No more free dumping of batteries and used oil

Posted

PINEDALE – Starting in January 2019, Sublette County will begin charging to accept waste materials such as batteries, used oil, electronics and Freon appliances into its landfill and logging those materials as they come in.

Currently the landfill takes in many such items at no cost.

“There’s so much stuff coming in that we haven’t been charging for and there’s no way to track it,” Billy Pape, assistant superintendent of the Road and Bridge Department and manager of the Sublette County landfill, told county commissioners at their Tuesday, Oct. 3, meeting.

So at the start of 2019, the county proposes charging $1 per gallon for used oil for up to five gallons; $1 per battery; a $7 scale charge for cardboard; a $7 scale charge for electronics; $5 per unit for Freon appliances; a $7 scale charge for paint; $5 a ton for tree limbs and brush; a $7 scale charge for dead animals; a $7 scale charge for clean, sorted metal; and $5 a ton for clean, sorted wood. There are additional charges for other materials.

But on one key part of the waste stream going into the county landfill, municipal solid waste, there will be no change – it will stay right where it is currently at $35 a ton, despite a tentative plan earlier to double that rate to $70 a ton.

Similarly, the rate for construction and demolition materials will stay at $25 a ton, though that rate, too, had been tentatively slated to rise to $70 a ton.

Pape presented a new set of proposed rates to the Sublette County Commission at this week’s meeting. He said he has been talking to all the trash companies in the county to make sure the rates won’t be too big of an adjustment too fast. That’s why he has revised some of the rates he’d presented to the board in September.

Ryan McGuire of M and M Transfer, who said he attended Tuesday’s meeting because he read about the discussion of landfill rates in the Sublette Examiner, said companies providing garbage collection services want consistency with pricing and policies. But he said he agreed with the direction Pape is moving.

“I think Billy’s on the right track,” McGuire told the commission. “All of the items that come in there have to have some price associated with them.”

After the meeting, McGuire told the Pinedale Roundup that residential probably don’t realize that the county’s low rates at the landfill have kept residential rates for garbage service low.

“If you look around Sublette County, our fees are significantly less to service a residence than in any of the neighboring counties,” McGuire said.

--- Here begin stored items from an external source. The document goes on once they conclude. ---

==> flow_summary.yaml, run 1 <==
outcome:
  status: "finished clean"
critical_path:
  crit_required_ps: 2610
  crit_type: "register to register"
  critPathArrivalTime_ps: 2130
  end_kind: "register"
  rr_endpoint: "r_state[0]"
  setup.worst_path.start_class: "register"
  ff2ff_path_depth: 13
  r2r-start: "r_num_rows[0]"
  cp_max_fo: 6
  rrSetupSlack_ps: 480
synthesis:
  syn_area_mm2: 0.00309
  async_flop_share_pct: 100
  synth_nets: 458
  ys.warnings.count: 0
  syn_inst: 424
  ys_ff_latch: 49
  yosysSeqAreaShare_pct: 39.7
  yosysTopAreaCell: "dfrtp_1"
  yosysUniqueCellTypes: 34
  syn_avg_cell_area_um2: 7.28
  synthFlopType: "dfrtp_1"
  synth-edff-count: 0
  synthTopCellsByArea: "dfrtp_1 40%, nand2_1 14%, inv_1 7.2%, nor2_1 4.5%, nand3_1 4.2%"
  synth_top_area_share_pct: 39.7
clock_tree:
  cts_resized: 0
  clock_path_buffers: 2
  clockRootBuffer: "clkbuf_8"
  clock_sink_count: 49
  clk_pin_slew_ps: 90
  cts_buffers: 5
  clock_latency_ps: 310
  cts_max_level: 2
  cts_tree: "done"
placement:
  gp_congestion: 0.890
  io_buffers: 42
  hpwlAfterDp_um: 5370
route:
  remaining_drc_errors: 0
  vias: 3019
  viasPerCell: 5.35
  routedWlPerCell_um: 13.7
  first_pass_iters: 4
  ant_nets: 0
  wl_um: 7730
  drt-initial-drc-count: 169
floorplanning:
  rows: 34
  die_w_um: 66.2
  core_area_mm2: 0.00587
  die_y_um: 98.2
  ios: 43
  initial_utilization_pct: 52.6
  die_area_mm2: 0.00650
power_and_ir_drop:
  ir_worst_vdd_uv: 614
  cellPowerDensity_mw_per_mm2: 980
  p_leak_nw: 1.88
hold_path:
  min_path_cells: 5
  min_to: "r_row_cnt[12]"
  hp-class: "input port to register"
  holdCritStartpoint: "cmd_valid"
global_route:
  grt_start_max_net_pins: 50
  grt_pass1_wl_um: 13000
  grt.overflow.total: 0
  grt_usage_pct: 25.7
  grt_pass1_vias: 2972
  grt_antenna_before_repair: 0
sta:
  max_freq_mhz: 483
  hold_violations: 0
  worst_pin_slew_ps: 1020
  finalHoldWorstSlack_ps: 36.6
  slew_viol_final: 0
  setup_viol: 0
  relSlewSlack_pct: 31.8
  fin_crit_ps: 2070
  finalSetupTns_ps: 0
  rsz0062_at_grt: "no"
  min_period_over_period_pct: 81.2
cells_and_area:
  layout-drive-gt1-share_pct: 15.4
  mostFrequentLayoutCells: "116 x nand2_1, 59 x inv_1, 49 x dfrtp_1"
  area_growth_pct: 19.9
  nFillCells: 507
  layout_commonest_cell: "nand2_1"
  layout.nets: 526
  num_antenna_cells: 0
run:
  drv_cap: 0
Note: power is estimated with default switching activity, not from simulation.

The county is already moving ahead with plans to increase the rate it charges to accept tires at the landfill as of Jan. 1, 2018. The price will go to $4 per tire for car and pickup tires, or $100 per ton for large tires or large loads of tires.

County commissioners Tuesday discussed whether they ought to change the rates for tires immediately – perhaps to avoid a sudden influx of tires as people become aware of the pending increase – but decided to stick with their plan to increase the rates on Jan. 1.

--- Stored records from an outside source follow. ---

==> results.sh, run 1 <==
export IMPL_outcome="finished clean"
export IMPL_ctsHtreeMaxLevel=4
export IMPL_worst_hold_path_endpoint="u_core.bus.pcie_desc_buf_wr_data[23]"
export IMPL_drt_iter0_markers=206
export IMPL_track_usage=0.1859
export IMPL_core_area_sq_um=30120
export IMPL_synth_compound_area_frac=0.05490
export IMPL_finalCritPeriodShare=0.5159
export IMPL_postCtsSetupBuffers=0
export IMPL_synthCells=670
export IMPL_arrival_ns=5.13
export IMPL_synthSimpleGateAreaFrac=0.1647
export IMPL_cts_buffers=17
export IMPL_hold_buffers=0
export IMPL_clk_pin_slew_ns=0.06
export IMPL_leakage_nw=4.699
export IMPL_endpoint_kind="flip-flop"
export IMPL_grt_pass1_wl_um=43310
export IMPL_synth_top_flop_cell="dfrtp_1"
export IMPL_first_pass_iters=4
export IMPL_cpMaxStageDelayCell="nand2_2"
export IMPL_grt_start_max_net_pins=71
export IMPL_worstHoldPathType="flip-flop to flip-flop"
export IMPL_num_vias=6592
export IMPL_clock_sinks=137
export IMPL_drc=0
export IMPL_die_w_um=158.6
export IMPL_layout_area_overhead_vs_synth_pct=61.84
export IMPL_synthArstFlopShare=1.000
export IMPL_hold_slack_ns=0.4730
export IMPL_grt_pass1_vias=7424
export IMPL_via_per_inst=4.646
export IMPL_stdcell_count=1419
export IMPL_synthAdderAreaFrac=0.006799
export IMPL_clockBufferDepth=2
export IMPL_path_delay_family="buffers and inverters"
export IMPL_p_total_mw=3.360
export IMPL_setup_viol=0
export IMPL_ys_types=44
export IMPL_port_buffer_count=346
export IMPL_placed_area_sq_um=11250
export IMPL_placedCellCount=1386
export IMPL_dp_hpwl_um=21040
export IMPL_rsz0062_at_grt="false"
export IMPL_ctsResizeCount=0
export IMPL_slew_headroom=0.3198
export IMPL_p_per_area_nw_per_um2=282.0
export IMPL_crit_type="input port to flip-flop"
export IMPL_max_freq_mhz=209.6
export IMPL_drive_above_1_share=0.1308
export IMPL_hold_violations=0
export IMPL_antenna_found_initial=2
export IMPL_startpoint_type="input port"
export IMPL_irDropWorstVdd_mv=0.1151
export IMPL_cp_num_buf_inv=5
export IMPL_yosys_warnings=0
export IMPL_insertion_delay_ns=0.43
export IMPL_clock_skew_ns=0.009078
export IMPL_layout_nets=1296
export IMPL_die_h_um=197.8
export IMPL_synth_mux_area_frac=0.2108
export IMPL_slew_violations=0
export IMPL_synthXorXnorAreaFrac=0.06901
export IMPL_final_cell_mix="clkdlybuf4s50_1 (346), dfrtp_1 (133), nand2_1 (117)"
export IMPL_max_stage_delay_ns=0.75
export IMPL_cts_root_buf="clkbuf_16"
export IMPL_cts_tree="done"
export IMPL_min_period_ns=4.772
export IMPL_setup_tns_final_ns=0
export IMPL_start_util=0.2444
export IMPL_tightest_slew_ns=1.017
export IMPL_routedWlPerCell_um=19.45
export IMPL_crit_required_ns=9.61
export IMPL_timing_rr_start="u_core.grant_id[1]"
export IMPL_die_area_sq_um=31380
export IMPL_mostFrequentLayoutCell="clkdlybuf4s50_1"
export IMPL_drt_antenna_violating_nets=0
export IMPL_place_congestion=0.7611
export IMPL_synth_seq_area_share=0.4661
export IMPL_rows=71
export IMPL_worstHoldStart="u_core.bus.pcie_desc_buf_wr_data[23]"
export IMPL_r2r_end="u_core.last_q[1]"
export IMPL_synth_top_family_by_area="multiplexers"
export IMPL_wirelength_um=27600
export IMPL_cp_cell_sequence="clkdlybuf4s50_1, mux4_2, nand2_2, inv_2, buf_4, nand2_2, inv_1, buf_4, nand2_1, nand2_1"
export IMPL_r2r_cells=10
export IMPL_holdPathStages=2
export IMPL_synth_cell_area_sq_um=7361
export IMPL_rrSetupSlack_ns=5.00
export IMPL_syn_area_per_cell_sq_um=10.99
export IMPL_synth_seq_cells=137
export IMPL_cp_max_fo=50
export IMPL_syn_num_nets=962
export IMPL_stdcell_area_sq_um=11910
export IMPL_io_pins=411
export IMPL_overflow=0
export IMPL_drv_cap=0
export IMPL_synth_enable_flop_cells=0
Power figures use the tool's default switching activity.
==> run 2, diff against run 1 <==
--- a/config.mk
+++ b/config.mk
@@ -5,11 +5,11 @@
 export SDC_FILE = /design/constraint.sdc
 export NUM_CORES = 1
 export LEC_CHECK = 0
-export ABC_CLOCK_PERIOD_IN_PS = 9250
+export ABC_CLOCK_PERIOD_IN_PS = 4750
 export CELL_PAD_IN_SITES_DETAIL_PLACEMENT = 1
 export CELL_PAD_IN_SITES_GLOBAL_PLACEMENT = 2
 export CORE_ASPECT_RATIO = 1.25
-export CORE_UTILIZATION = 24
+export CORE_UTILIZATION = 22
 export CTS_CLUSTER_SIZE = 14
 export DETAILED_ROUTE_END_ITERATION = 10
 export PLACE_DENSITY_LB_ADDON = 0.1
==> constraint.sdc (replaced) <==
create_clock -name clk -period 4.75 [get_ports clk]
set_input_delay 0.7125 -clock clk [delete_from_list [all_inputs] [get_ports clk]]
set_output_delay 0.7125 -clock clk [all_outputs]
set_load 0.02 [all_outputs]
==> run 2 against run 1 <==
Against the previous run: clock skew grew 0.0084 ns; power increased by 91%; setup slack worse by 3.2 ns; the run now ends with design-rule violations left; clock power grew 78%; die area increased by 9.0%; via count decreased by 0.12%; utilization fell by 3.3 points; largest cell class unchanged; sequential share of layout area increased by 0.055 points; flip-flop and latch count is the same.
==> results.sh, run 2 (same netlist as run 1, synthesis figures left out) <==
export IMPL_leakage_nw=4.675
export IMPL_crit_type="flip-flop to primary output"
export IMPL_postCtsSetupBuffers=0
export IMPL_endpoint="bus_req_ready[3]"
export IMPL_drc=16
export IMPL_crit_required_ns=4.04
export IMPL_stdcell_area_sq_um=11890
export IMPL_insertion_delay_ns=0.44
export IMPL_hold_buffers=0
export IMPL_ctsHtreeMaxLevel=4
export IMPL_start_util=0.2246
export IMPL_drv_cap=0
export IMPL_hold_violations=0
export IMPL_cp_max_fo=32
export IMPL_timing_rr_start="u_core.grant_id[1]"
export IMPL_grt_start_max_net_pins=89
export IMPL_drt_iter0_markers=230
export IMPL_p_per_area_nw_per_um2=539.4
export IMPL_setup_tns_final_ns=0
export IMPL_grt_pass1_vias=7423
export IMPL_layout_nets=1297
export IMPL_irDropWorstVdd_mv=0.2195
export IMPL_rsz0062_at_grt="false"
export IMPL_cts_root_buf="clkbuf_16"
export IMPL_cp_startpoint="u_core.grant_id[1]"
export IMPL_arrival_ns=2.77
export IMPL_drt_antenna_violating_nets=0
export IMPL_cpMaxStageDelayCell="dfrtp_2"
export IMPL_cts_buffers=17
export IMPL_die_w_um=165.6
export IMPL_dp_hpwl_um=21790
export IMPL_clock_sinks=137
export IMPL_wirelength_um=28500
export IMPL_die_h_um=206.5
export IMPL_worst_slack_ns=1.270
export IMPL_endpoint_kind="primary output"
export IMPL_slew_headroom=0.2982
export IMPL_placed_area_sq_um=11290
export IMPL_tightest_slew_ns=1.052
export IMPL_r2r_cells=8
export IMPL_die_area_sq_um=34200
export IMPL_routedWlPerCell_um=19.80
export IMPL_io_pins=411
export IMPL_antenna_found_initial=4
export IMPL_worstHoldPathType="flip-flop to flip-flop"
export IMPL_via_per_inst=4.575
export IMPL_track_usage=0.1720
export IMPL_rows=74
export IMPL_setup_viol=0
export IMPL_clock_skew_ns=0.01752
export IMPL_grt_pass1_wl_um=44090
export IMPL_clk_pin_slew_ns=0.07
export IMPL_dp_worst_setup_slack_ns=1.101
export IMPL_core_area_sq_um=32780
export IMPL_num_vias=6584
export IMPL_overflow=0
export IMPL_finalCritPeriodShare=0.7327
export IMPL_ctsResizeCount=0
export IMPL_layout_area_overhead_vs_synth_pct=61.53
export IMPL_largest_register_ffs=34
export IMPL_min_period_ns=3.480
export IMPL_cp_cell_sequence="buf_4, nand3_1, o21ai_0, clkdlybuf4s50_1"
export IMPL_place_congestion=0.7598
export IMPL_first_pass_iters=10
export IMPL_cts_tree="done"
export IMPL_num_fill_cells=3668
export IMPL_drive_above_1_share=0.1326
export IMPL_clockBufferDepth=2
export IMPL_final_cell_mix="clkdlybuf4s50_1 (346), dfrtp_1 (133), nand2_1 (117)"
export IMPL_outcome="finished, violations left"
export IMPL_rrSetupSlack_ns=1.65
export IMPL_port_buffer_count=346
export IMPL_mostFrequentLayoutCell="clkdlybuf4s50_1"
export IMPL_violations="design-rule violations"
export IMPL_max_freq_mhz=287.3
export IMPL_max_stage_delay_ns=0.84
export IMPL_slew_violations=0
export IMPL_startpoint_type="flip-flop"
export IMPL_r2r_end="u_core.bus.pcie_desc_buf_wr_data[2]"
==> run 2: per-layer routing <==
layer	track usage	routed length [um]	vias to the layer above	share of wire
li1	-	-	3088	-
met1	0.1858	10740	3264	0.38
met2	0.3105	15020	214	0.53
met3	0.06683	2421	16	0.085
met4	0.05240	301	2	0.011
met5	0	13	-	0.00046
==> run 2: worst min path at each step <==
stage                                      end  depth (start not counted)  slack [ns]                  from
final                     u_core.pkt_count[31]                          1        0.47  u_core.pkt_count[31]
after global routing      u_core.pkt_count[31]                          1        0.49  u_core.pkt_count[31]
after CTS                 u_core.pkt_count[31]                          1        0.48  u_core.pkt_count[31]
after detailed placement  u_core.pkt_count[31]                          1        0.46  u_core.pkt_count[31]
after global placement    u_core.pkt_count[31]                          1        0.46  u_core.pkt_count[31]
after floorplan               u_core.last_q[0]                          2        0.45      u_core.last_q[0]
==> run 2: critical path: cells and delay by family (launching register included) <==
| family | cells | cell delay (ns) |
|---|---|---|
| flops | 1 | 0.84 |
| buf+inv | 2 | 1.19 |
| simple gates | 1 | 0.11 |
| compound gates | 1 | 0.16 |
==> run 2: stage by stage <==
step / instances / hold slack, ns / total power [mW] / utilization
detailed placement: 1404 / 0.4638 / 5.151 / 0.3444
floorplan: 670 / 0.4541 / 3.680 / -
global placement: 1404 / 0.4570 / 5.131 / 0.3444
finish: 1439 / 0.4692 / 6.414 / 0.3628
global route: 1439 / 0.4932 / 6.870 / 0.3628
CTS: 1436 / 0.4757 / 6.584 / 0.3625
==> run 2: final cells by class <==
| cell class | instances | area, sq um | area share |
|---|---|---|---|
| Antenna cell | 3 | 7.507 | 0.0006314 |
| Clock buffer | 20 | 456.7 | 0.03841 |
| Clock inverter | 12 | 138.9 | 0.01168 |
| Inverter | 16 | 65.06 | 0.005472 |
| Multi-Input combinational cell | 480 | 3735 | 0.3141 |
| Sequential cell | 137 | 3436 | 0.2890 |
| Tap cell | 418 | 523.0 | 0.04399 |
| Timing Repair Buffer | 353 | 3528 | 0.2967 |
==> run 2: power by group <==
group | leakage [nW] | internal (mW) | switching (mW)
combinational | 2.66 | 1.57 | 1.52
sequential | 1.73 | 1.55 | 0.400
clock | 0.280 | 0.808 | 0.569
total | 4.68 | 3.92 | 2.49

They also encouraged Pape to proceed with plans to recycle the tires the county now has on hand by hauling them to Salt Lake City. Pape has estimated that the tires the county has in the landfill will cost in the neighborhood of $70,000 to recycle. Currently the county charges $35 a tone to accept tires. It will pay at least $200 a ton to recycle them, Pape said, in addition to the transportation costs to get them to Salt Lake City.

The county’s plan also calls for increasing tire rates $30 per ton every year for the next five years to get the fee where it needs to be so that the county is not losing money by accepting tires.